Many Evangelicals have made a mistake when they made a deal with Donald Trump. “Vote for me,” he said, “and I will give you Supreme Court picks and abolish the Johnson Amendment.” Mr. Trump’s “tempting” offer is remarkably like another made two millennia ago… when the devil offered Jesus the power to rule over all the kingdoms of the world with justice and mercy, if only Christ would bow down to the devil. American Christians should not have taken a deal Jesus rejected. “For what shall it profit a man, if he shall gain the whole world, and lose his own soul?” Mark 8:36.

Evangelicals want to change America through politics and the courts. They fear the decline of Christianity if the Supreme Court shifts any further to the left, and they want to take it back to the right. So, they have focused on the promises of Mr. Trump to bring conservatives on to the Supreme Court and fashion it in their image.

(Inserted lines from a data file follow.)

## src/rtl/lcc_pkg.sv

```systemverilog
// ----------------------------------------------------------------------------
// lcc_pkg: shared types and constants for the coordinate LRU cache
// Word layouts of the request and result channels, command codes and
// default sizing of the tag store.
// ----------------------------------------------------------------------------
`timescale 1ns / 1ps

package lcc_pkg;

    // Default number of entries in the tag store
    localparam int MAX_ENTRIES_DEF = 16;

    // Fixed field widths
    localparam int COORD_W = 32;
    localparam int CAP_W   = 5;
    localparam int SLOT_W  = 4;
    localparam int OCC_W   = 5;

    // Capacity after reset
    localparam logic [CAP_W-1:0] CAP_RESET = 5'd16;

    // Command codes
    typedef enum logic [1:0] {
        CMD_ACCESS = 2'd0,
        CMD_PROBE  = 2'd1,
        CMD_EVICT  = 2'd2,
        CMD_CLEAR  = 2'd3
    } lcc_cmd_t;

    // Request word
    typedef struct packed {
        lcc_cmd_t                   command;
        logic signed [COORD_W-1:0]  chunk_x;
        logic signed [COORD_W-1:0]  chunk_z;
    } lcc_in_t;

    // Result word
    typedef struct packed {
        logic                       hit;
        logic                       evicted;
        logic signed [COORD_W-1:0]  evicted_x;
        logic signed [COORD_W-1:0]  evicted_z;
        logic [SLOT_W-1:0]          slot;
        logic [OCC_W-1:0]           occupancy;
    } lcc_out_t;

endpackage

```

## src/rtl/lcc_ram.sv

```systemverilog
// ----------------------------------------------------------------------------
// lcc_ram: generic single-write, single-read RAM
// One write port and one read port; read data is registered.
// ----------------------------------------------------------------------------
`timescale 1ns / 1ps

module lcc_ram #(
    parameter int WIDTH  = 8,
    parameter int DEPTH  = 16,
    parameter int ADDR_W = $clog2(DEPTH)
) (
    input  logic              clk,
    input  logic              we,
    input  logic [ADDR_W-1:0] waddr,
    input  logic [WIDTH-1:0]  wdata,
    input  logic [ADDR_W-1:0] raddr,
    output logic [WIDTH-1:0]  rdata
);

    logic [WIDTH-1:0] mem [DEPTH];
    logic [WIDTH-1:0] rdata_reg;

    // Write and registered read
    always_ff @(posedge clk)
    begin
        if (we)
        begin
            mem[waddr] <= wdata;
        end
        rdata_reg <= mem[raddr];
    end

    assign rdata = rdata_reg;

endmodule

```

## src/rtl/lru_coordinate_cache.sv

```systemverilog
// ----------------------------------------------------------------------------
// lru_coordinate_cache: fully associative LRU tag store keyed by (x,z)
// Sequence: a compare sweep over the key and rank RAMs, then for an access
//   that hits or fills a slot, or an evict hit, a rank rewrite sweep.
// One request at a time: in_ready is high only in idle, so a new word waits
//   until the last result has been loaded into the output register.
// Reset: store empty, capacity 16, no result pending; RAMs are not cleared.
// ----------------------------------------------------------------------------
`timescale 1ns / 1ps

module lru_coordinate_cache #(
    parameter int MAX_ENTRIES = lcc_pkg::MAX_ENTRIES_DEF
) (
    input  logic                      clk,
    input  logic                      rst_n,
    input  logic                      in_valid,
    output logic                      in_ready,
    input  lcc_pkg::lcc_in_t          in_data,
    output logic                      out_valid,
    input  logic                      out_ready,
    output lcc_pkg::lcc_out_t         out_data,
    input  logic                      cfg_we,
    input  logic [lcc_pkg::CAP_W-1:0] cfg_wdata
);

    import lcc_pkg::*;

    localparam int IDX_W = $clog2(MAX_ENTRIES);
    localparam int CNT_W = $clog2(MAX_ENTRIES + 1);
    localparam int KEY_W = 2 * COORD_W;
    localparam int CW    = (CNT_W > CAP_W) ? CNT_W : CAP_W;
    localparam logic [CNT_W-1:0] DEPTH_C = CNT_W'(MAX_ENTRIES);

    typedef enum logic [4:0] {
        ST_IDLE   = 5'b00001,
        ST_SCAN   = 5'b00010,
        ST_DECIDE = 5'b00100,
        ST_UPDATE = 5'b01000,
        ST_FINISH = 5'b10000
    } state_t;

    typedef enum logic [1:0] {
        UPD_MRU = 2'd0,
        UPD_INS = 2'd1,
        UPD_DEC = 2'd2
    } upd_t;

    // Control state
    state_t                 state_reg,     state_next;
    logic [CAP_W-1:0]       cap_reg,       cap_next;
    logic [CNT_W-1:0]       count_reg,     count_next;
    logic [MAX_ENTRIES-1:0] valid_reg,     valid_next;
    logic [CNT_W-1:0]       rd_idx_reg,    rd_idx_next;
    logic                   chk_en_reg,    chk_en_next;
    logic                   found_reg,     found_next;
    logic                   lru_found_reg, lru_found_next;
    logic                   free_found_reg, free_found_next;
    logic                   out_valid_reg, out_valid_next;

    // Payload state
    lcc_cmd_t               cmd_reg,        cmd_next;
    logic [KEY_W-1:0]       key_reg,        key_next;
    logic [IDX_W-1:0]       chk_idx_reg,    chk_idx_next;
    logic [IDX_W-1:0]       found_idx_reg,  found_idx_next;
    logic [IDX_W-1:0]       found_rank_reg, found_rank_next;
    logic [IDX_W-1:0]       lru_idx_reg,    lru_idx_next;
    logic [KEY_W-1:0]       lru_key_reg,    lru_key_next;
    logic [IDX_W-1:0]       free_idx_reg,   free_idx_next;
    upd_t                   upd_op_reg,     upd_op_next;
    logic [IDX_W-1:0]       tgt_idx_reg,    tgt_idx_next;
    logic [IDX_W-1:0]       pivot_reg,      pivot_next;
    logic                   res_hit_reg,    res_hit_next;
    logic                   res_evicted_reg, res_evicted_next;
    logic [IDX_W-1:0]       res_slot_reg,   res_slot_next;
    lcc_out_t               out_data_reg,   out_data_next;

    // RAM ports
    logic                   key_we;
    logic [IDX_W-1:0]       key_waddr;
    logic [KEY_W-1:0]       key_rdata;
    logic                   rank_we;
    logic [IDX_W-1:0]       rank_wdata;
    logic [IDX_W-1:0]       rank_rdata;

    // Sweep helpers
    logic                   accept;
    logic                   issue;
    logic                   ent_vld;
    logic [CNT_W-1:0]       cnt_dec;
    logic [IDX_W-1:0]       cnt_m1;
    logic [CW-1:0]          cap_w;
    logic [CW-1:0]          cnt_w;
    logic [CW-1:0]          max_w;
    logic [CW-1:0]          cap_sat;
    logic                   evict_now;
    logic                   has_free;
    logic [IDX_W-1:0]       ins_idx;

    assign accept  = in_valid && in_ready;
    assign issue   = ((state_reg == ST_SCAN) || (state_reg == ST_UPDATE))
                     && (rd_idx_reg != DEPTH_C);
    assign ent_vld = valid_reg[chk_idx_reg];
    assign cnt_dec = count_reg - CNT_W'(1);
    assign cnt_m1  = cnt_dec[IDX_W-1:0];

    // Effective capacity: zero acts as one, saturate at the store depth
    assign cap_w = CW'(cap_reg);
    assign cnt_w = CW'(count_reg);
    assign max_w = CW'(MAX_ENTRIES);
    always_comb
    begin
        if (cap_w == '0)
        begin
            cap_sat = CW'(1);
        end
        else if (cap_w > max_w)
        begin
            cap_sat = max_w;
        end
        else
        begin
            cap_sat = cap_w;
        end
    end

    // Miss handling: victim and lowest free entry after eviction
    assign evict_now = (cnt_w >= cap_sat) && (cnt_w != '0) && lru_found_reg;
    assign has_free  = free_found_reg || evict_now;
    assign ins_idx   = (evict_now && (!free_found_reg || (lru_idx_reg < free_idx_reg)))
                       ? lru_idx_reg : free_idx_reg;

    // Key and rank stores
    lcc_ram #(
        .WIDTH  (KEY_W),
        .DEPTH  (MAX_ENTRIES),
        .ADDR_W (IDX_W)
    ) u_key_ram (
        .clk    (clk),
        .we     (key_we),
        .waddr  (key_waddr),
        .wdata  (key_reg),
        .raddr  (rd_idx_reg[IDX_W-1:0]),
        .rdata  (key_rdata)
    );

    lcc_ram #(
        .WIDTH  (IDX_W),
        .DEPTH  (MAX_ENTRIES),
        .ADDR_W (IDX_W)
    ) u_rank_ram (
        .clk    (clk),
        .we     (rank_we),
        .waddr  (chk_idx_reg),
        .wdata  (rank_wdata),
        .raddr  (rd_idx_reg[IDX_W-1:0]),
        .rdata  (rank_rdata)
    );

    // Sequencer and datapath next state
    always_comb
    begin
        state_next       = state_reg;
        cap_next         = cfg_we ? cfg_wdata : cap_reg;
        count_next       = count_reg;
        valid_next       = valid_reg;
        rd_idx_next      = rd_idx_reg;
        chk_en_next      = 1'b0;
        chk_idx_next     = rd_idx_reg[IDX_W-1:0];
        found_next       = found_reg;
        lru_found_next   = lru_found_reg;
        free_found_next  = free_found_reg;
        out_valid_next   = out_valid_reg && !out_ready;
        cmd_next         = cmd_reg;
        key_next         = key_reg;
        found_idx_next   = found_idx_reg;
        found_rank_next  = found_rank_reg;
        lru_idx_next     = lru_idx_reg;
        lru_key_next     = lru_key_reg;
        free_idx_next    = free_idx_reg;
        upd_op_next      = upd_op_reg;
        tgt_idx_next     = tgt_idx_reg;
        pivot_next       = pivot_reg;
        res_hit_next     = res_hit_reg;
        res_evicted_next = res_evicted_reg;
        res_slot_next    = res_slot_reg;
        out_data_next    = out_data_reg;
        key_we           = 1'b0;
        key_waddr        = ins_idx;
        rank_we          = 1'b0;
        rank_wdata       = rank_rdata;

        // Advance the shared read pointer during a sweep
        if (issue)
        begin
            rd_idx_next = rd_idx_reg + CNT_W'(1);
            chk_en_next = 1'b1;
        end

        case (state_reg)
            ST_IDLE:
            begin
                if (accept)
                begin
                    cmd_next        = in_data.command;
                    key_next        = {in_data.chunk_x, in_data.chunk_z};
                    rd_idx_next     = '0;
                    found_next      = 1'b0;
                    lru_found_next  = 1'b0;
                    free_found_next = 1'b0;
                    state_next      = ST_SCAN;
                end
            end

            ST_SCAN:
            begin
                // Compare one entry per cycle
                if (chk_en_reg)
                begin
                    if (ent_vld && (key_rdata == key_reg) && !found_reg)
                    begin
                        found_next      = 1'b1;
                        found_idx_next  = chk_idx_reg;
                        found_rank_next = rank_rdata;
                    end
                    if (ent_vld && (rank_rdata == cnt_m1) && !lru_found_reg)
                    begin
                        lru_found_next = 1'b1;
                        lru_idx_next   = chk_idx_reg;
                        lru_key_next   = key_rdata;
                    end
                    if (!ent_vld && !free_found_reg)
                    begin
                        free_found_next = 1'b1;
                        free_idx_next   = chk_idx_reg;
                    end
                end
                if (rd_idx_reg == DEPTH_C)
                begin
                    state_next = ST_DECIDE;
                end
            end

            ST_DECIDE:
            begin
                res_hit_next     = found_reg;
                res_evicted_next = 1'b0;
                res_slot_next    = '0;
                rd_idx_next      = '0;
                state_next       = ST_FINISH;
                case (cmd_reg)
                    CMD_ACCESS:
                    begin
                        if (found_reg)
                        begin
                            upd_op_next   = UPD_MRU;
                            tgt_idx_next  = found_idx_reg;
                            pivot_next    = found_rank_reg;
                            res_slot_next = found_idx_reg;
                            state_next    = ST_UPDATE;
                        end
                        else
                        begin
                            res_evicted_next = evict_now;
                            if (evict_now)
                            begin
                                valid_next[lru_idx_reg] = 1'b0;
                            end
                            if (has_free)
                            begin
                                valid_next[ins_idx] = 1'b1;
                                key_we              = 1'b1;
                                upd_op_next         = UPD_INS;
                                tgt_idx_next        = ins_idx;
                                res_slot_next       = ins_idx;
                                state_next          = ST_UPDATE;
                            end
                            count_next = count_reg - CNT_W'(evict_now) + CNT_W'(has_free);
                        end
                    end
                    CMD_EVICT:
                    begin
                        if (found_reg)
                        begin
                            valid_next[found_idx_reg] = 1'b0;
                            count_next   = cnt_dec;
                            upd_op_next  = UPD_DEC;
                            tgt_idx_next = found_idx_reg;
                            pivot_next   = found_rank_reg;
                            state_next   = ST_UPDATE;
                        end
                    end
                    CMD_CLEAR:
                    begin
                        valid_next = '0;
                        count_next = '0;
                    end
                    default:
                    begin
                        // Probe leaves the store as it is
                    end
                endcase
            end

            ST_UPDATE:
            begin
                // Rewrite one rank per cycle
                if (chk_en_reg)
                begin
                    rank_we = ent_vld;
                    case (upd_op_reg)
                        UPD_MRU:
                        begin
                            if (chk_idx_reg == tgt_idx_reg)
                            begin
                                rank_wdata = '0;
                            end
                            else if (rank_rdata < pivot_reg)
                            begin
                                rank_wdata = rank_rdata + IDX_W'(1);
                            end
                        end
                        UPD_INS:
                        begin
                            if (chk_idx_reg == tgt_idx_reg)
                            begin
                                rank_wdata = '0;
                            end
                            else
                            begin
                                rank_wdata = rank_rdata + IDX_W'(1);
                            end
                        end
                        UPD_DEC:
                        begin
                            if (rank_rdata > pivot_reg)
                            begin
                                rank_wdata = rank_rdata - IDX_W'(1);
                            end
                        end
                        default:
                        begin
                            rank_we = 1'b0;
                        end
                    endcase
                end
                if (rd_idx_reg == DEPTH_C)
                begin
                    state_next = ST_FINISH;
                end
            end

            ST_FINISH:
            begin
                // Hold until the output register is free
                if (!out_valid_reg || out_ready)
                begin
                    out_valid_next          = 1'b1;
                    out_data_next.hit       = res_hit_reg;
                    out_data_next.evicted   = res_evicted_reg;
                    out_data_next.evicted_x = res_evicted_reg ? lru_key_reg[KEY_W-1:COORD_W]
                                                              : '0;
                    out_data_next.evicted_z = res_evicted_reg ? lru_key_reg[COORD_W-1:0]
                                                              : '0;
                    out_data_next.slot      = SLOT_W'(res_slot_reg);
                    out_data_next.occupancy = OCC_W'(count_reg);
                    state_next              = ST_IDLE;
                end
            end

            default:
            begin
                state_next = ST_IDLE;
            end
        endcase
    end

    // Control registers
    always_ff @(posedge clk or negedge rst_n)
    begin
        if (!rst_n)
        begin
            state_reg      <= ST_IDLE;
            cap_reg        <= CAP_RESET;
            count_reg      <= '0;
            valid_reg      <= '0;
            rd_idx_reg     <= '0;
            chk_en_reg     <= 1'b0;
            found_reg      <= 1'b0;
            lru_found_reg  <= 1'b0;
            free_found_reg <= 1'b0;
            out_valid_reg  <= 1'b0;
        end
        else
        begin
            state_reg      <= state_next;
            cap_reg        <= cap_next;
            count_reg      <= count_next;
            valid_reg      <= valid_next;
            rd_idx_reg     <= rd_idx_next;
            chk_en_reg     <= chk_en_next;
            found_reg      <= found_next;
            lru_found_reg  <= lru_found_next;
            free_found_reg <= free_found_next;
            out_valid_reg  <= out_valid_next;
        end
    end

    // Payload registers
    always_ff @(posedge clk)
    begin
        cmd_reg         <= cmd_next;
        key_reg         <= key_next;
        chk_idx_reg     <= chk_idx_next;
        found_idx_reg   <= found_idx_next;
        found_rank_reg  <= found_rank_next;
        lru_idx_reg     <= lru_idx_next;
        lru_key_reg     <= lru_key_next;
        free_idx_reg    <= free_idx_next;
        upd_op_reg      <= upd_op_next;
        tgt_idx_reg     <= tgt_idx_next;
        pivot_reg       <= pivot_next;
        res_hit_reg     <= res_hit_next;
        res_evicted_reg <= res_evicted_next;
        res_slot_reg    <= res_slot_next;
        out_data_reg    <= out_data_next;
    end

    assign in_ready  = (state_reg == ST_IDLE);
    assign out_valid = out_valid_reg;
    assign out_data  = out_data_reg;

endmodule

```

## config.mk

```make
export PLATFORM = sky130hd
export DESIGN_NAME = lru_coordinate_cache
export DESIGN_NICKNAME = d
export VERILOG_FILES = /design/src/rtl/lcc_pkg.sv /design/src/rtl/lcc_ram.sv /design/src/rtl/lru_coordinate_cache.sv
export SDC_FILE = /design/constraint.sdc
export NUM_CORES = 1
export LEC_CHECK = 0
export BUFFER_PORTS_ARGS = -buffer_cell sky130_fd_sc_hd__buf_2
export CAP_MARGIN = 20
export CORE_AREA = 4 4 308 310
export CTS_BUF_LIST = sky130_fd_sc_hd__clkbuf_2
export DETAILED_ROUTE_END_ITERATION = 8
export DIE_AREA = 0 0 312 314
export GPL_ROUTABILITY_DRIVEN = 0
export PLACE_DENSITY_LB_ADDON = 0.3
export RECOVER_POWER = 100
export SYNTH_ARGS = -nofsm -noshare
export SYNTH_HDL_FRONTEND = slang
export SYNTH_SLANG_ARGS = --single-unit
```

## constraint.sdc

```tcl
create_clock -name clk -period 8.83 [get_ports clk]
set_input_delay 1.3245 -clock clk [delete_from_list [all_inputs] [get_ports clk]]
set_output_delay 1.3245 -clock clk [all_outputs]
set_load 0.02 [all_outputs]
```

But if the churches need the Court to save souls and empower faithful witness – both spoken and lived, then they are truly lost. Christ promised a cross and the Holy Spirit, not tax breaks for businesses and a worldly Court to defend Christian beliefs. It is folly for Evangelicals to place their hope of religious freedom in a man who says he’ll use the government to give them more power. Why do they need more civil power, except to force their will and their beliefs on others? Can’t they preach powerful life-changing sermons and live powerful lives that will change hearts like Jesus did?

And where did this anti-Johnson Amendment stuff come from? In what world do they think it’s a good idea to allow churches to use their tax-deductible tithes and offerings in the support of political candidates and for churches to become openly partisan political operations? Is there a faster way to turn God’s house from a house of prayer into a den of thieves?!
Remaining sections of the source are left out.